From the ribbon stock, a piece is unrolled and cut to the determined length L. Next, this piece is convolute wound around a mandrel the same O.D. as the shaft, or directly on the shaft and slipped into the stuffing box. Normally, a stuffing box is much deeper than the width of the ribbon stock, so it is necessary to axially compress this first wound pile of ribbon, in place, to approximately half its initial thickness, and then to repeat the foregoing steps on successive lengths of corrugated flexible graphite ribbon stock, until the stuffing box is full to the requisite depth, e.g. two-thirds to three-quarters full, whereupon the packing gland, bonnet, other seals, retainers, anti-extrusion ring, etc., are reinstalled and the respective line tested and placed back in service. In many cases, it is not feasible to take the steam line out of service for a long enough time to permit the valve to cool down to a comfortable working temperature, and so the above-described steps often must be carried out while the valve is still very hot. The procedure for changing valve stem packing using corrugated ribbon to make rings in situ is lengthy, stressful and costly. Maintenance personnel tend to praise the performance of the graphite stem packing material in high temperature steam service, but to dread having to perform a stem packing change using the ribbon, as just outlined.

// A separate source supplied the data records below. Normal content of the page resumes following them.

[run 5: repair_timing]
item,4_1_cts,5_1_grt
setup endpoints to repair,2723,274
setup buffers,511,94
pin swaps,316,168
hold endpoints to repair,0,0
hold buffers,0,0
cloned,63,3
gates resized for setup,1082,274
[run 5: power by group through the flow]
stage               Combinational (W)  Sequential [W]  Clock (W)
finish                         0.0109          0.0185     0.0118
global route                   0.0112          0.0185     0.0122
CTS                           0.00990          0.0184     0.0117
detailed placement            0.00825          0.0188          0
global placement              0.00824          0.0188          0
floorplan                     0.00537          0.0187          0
What follows belongs to an exercise in optimizing a design on an open flow for small area; a production flow would make more cautious choices. Where RTL was checked, it was by simulation tests only, not by an equivalence proof against the original. Power is estimated from default activity; no workload was simulated.

==> run a <==
==> flow/design.v <==
package can_rx_pkg;
  localparam int unsigned ID_W      = 29;
  localparam int unsigned KEY_W     = 31;   
  localparam int unsigned MAX_BYTES = 8;
  localparam int unsigned FMI_W     = 5;    
  localparam int unsigned ENTRY_W   = 8 * MAX_BYTES + FMI_W + 4 + 2 + ID_W;
endpackage
import can_rx_pkg::*;
module can_rx_filter_match
(
  input  logic             i_en,
  input  logic [KEY_W-1:0] i_key,
  input  logic [KEY_W-1:0] i_filter,
  input  logic [KEY_W-1:0] i_mask,
  output logic             o_match_c
);
  assign o_match_c = i_en && (((i_key ^ i_filter) & i_mask) == '0);
endmodule
import can_rx_pkg::*;
module can_rx_msgbuf
#(
  parameter  int unsigned NUM_FILTERS = 20,
  parameter  int unsigned DEPTH       = 8,
  localparam int unsigned FMI_W       = $clog2(NUM_FILTERS + 1),
  localparam int unsigned OCC_W       = $clog2(DEPTH) + 1
) (
  input  logic                         clk,
  input  logic                         RST,
  input  logic                         clear,
  input  logic                         new_ID,
  input  logic [28:0]                  ID,
  input  logic                         RTR,
  input  logic                         EXT,
  input  logic [7:0]                   data,
  input  logic [3:0]                   data_index,
  input  logic                         load_data,
  input  logic [3:0]                   pkt_size,
  input  logic                         pkt_done,
  input  logic                         pkt_abort,
  input  logic                         enable_overrun,
  input  logic [NUM_FILTERS-1:0]       mask_enable,
  input  logic [KEY_W*NUM_FILTERS-1:0] filter_flat,
  input  logic [KEY_W*NUM_FILTERS-1:0] mask_flat,
  input  logic                         read_fifo,
  output logic [OCC_W-1:0]             occupancy,
  output logic                         full,
  output logic                         empty,
  output logic                         overrun,
  output logic [31:0]                  data_L,
  output logic [31:0]                  data_H,
  output logic [28:0]                  ID_out,
  output logic [3:0]                   pkt_size_out,
  output logic                         RTR_out,
  output logic                         EXT_out,
  output logic [FMI_W-1:0]             fmi_out,
  output logic                         fifo_read
);
  localparam int unsigned AW  = $clog2(DEPTH);
  localparam int unsigned EW  = 8 * MAX_BYTES + FMI_W + 4 + 2 + ID_W;
  logic r_scan, r_dseen, r_post;
  logic w_commit, w_hold, w_hit, w_last, w_accept, w_done_seen;
  assign w_commit    = r_post & r_dseen;
  assign w_hold      = r_post & ~r_dseen;
  assign w_done_seen = pkt_done | r_dseen;
  assign w_accept    = w_hit | ~(|mask_enable);
  always_ff @(posedge clk) begin
    if (RST) begin
      {r_scan, r_dseen, r_post} <= 3'b000;
    end else if (new_ID) begin
      {r_scan, r_dseen, r_post} <= 3'b100;
    end else if (pkt_abort && !w_commit) begin
      {r_scan, r_dseen, r_post} <= 3'b000;
    end else if (r_scan) begin
      if (w_hit || w_last) begin
        {r_scan, r_dseen, r_post} <= w_accept ? {1'b0, w_done_seen, 1'b1} : 3'b000;
      end else begin
        {r_scan, r_dseen, r_post} <= {1'b1, w_done_seen, 1'b0};
      end
    end else if (w_hold) begin
      r_dseen <= pkt_done;
    end else begin
      {r_scan, r_dseen, r_post} <= 3'b000;
    end
  end
  logic [ID_W-1:0]           r_id;
  logic                      r_rtr;
  logic                      r_ext;
  logic [3:0]                r_size;
  logic [MAX_BYTES-1:0][7:0] r_data;
  logic [FMI_W-1:0]          r_idx;
  always_ff @(posedge clk) begin
    if (new_ID) begin
      r_id  <= ID;
      r_rtr <= RTR;
      r_ext <= EXT;
    end
    if (new_ID || (pkt_done && !(r_scan && r_dseen))) begin
      r_size <= pkt_size;
    end
  end
  for (genvar k = 0; k < MAX_BYTES; k++) begin : g_byte
    always_ff @(posedge clk) begin
      if (load_data && data_index == 4'(k)) begin
        r_data[k] <= data;
      end else if (new_ID) begin
        r_data[k] <= '0;
      end
    end
  end
  logic [KEY_W-1:0]       w_key;
  logic [NUM_FILTERS-1:0] w_sel;
  logic [KEY_W-1:0]       w_filt;
  logic [KEY_W-1:0]       w_mask;
  logic                   w_en;
  assign w_key = {r_ext, r_rtr, r_id};
  for (genvar i = 0; i < NUM_FILTERS; i++) begin : g_sel
    assign w_sel[i] = (r_idx == FMI_W'(i));
  end
  always_comb begin
    w_filt = '0;
    w_mask = '0;
    for (int i = 0; i < int'(NUM_FILTERS); i++) begin
      w_filt = w_filt | (filter_flat[KEY_W*i +: KEY_W] & {KEY_W{w_sel[i]}});
      w_mask = w_mask | (mask_flat[KEY_W*i +: KEY_W] & {KEY_W{w_sel[i]}});
    end
  end
  assign w_en = |(mask_enable & w_sel);
  can_rx_filter_match u_match (
    .i_en      (w_en),
    .i_key     (w_key),
    .i_filter  (w_filt),
    .i_mask    (w_mask),
    .o_match_c (w_hit)
  );
  assign w_last = (r_idx == FMI_W'(NUM_FILTERS - 1));
  always_ff @(posedge clk) begin
    if (new_ID) begin
      r_idx <= '0;
    end else if (r_scan && !w_hit) begin
      r_idx <= r_idx + FMI_W'(1);
    end
  end
  logic [EW-1:0]    r_mem [DEPTH];
  logic [EW-1:0]    w_entry;
  logic [EW-1:0]    w_head;
  logic [AW-1:0]    r_rd_ptr;
  logic [AW-1:0]    w_wr_ptr;
  logic [OCC_W-1:0] r_count;
  logic             r_overrun;
  logic             r_fifo_read;
  logic [DEPTH-1:0] w_rsel;
  logic             w_push;
  logic             w_pop;
  logic             w_full;
  logic             w_empty;
  logic             w_wen;
  assign w_entry = {r_id, r_rtr, r_ext, r_size, r_idx, r_data};
  assign w_full  = (r_count == OCC_W'(DEPTH));
  assign w_empty = (r_count == '0);
  assign w_push  = w_commit && !new_ID && !clear;
  assign w_pop   = read_fifo && !w_empty && !clear;
  assign w_wen   = w_push && (!w_full || w_pop || enable_overrun);
  assign w_wr_ptr = r_rd_ptr + AW'(r_count);
  always_ff @(posedge clk) begin
    if (RST) begin
      r_rd_ptr    <= '0;
      r_count     <= '0;
      r_overrun   <= 1'b0;
      r_fifo_read <= 1'b0;
    end else begin
      r_fifo_read <= w_pop;
      if (w_pop || (w_wen && w_full)) begin
        r_rd_ptr <= r_rd_ptr + AW'(1);
      end
      if (clear) begin
        r_count   <= '0;
        r_overrun <= 1'b0;
      end else begin
        if (w_wen && !w_pop && !w_full) begin
          r_count <= r_count + OCC_W'(1);
        end else if (w_pop && !w_wen) begin
          r_count <= r_count - OCC_W'(1);
        end
        if (w_push && w_full && !w_pop) begin
          r_overrun <= 1'b1;
        end
      end
    end
  end
  for (genvar j = 0; j < DEPTH; j++) begin : g_slot
    always_ff @(posedge clk) begin
      if (w_wen && w_wr_ptr == AW'(j)) r_mem[j] <= w_entry;
    end
    assign w_rsel[j] = !w_empty && (r_rd_ptr == AW'(j));
  end
  always_comb begin
    w_head = '0;
    for (int j = 0; j < int'(DEPTH); j++) begin
      w_head = w_head | (r_mem[j] & {EW{w_rsel[j]}});
    end
  end
  assign occupancy    = r_count;
  assign full         = w_full;
  assign empty        = w_empty;
  assign overrun      = r_overrun;
  assign fifo_read    = r_fifo_read;
  assign data_L       = w_head[31:0];
  assign data_H       = w_head[63:32];
  assign fmi_out      = w_head[64 +: FMI_W];
  assign pkt_size_out = w_head[64 + FMI_W +: 4];
  assign EXT_out      = w_head[68 + FMI_W];
  assign RTR_out      = w_head[69 + FMI_W];
  assign ID_out       = w_head[70 + FMI_W +: ID_W];
endmodule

Until now, pre-formed graphite stem packing rings, factory-made from corrugated Grafoil ribbon, has been the most convenient form of the product, but it has also been by far the most expensive form of the product, so far as material cost is concerned. A typical electrical power generating plant (or comparable industrial plant) has hundreds of valves, in an assortment of sizes. While many of the valves may require the same cross-sectional size and shape of packing, the O.D. of the valve stems will vary from valve to valve depending on the diameter of pipeline that the valve serves, and depending upon which manufacturer made the valve. Therefore, a plant that determines to rely on pre-formed rings in order to limit labor and downtime costs necessarily incurs the cost of stocking expensive pre-formed rings in all the sizes they will need.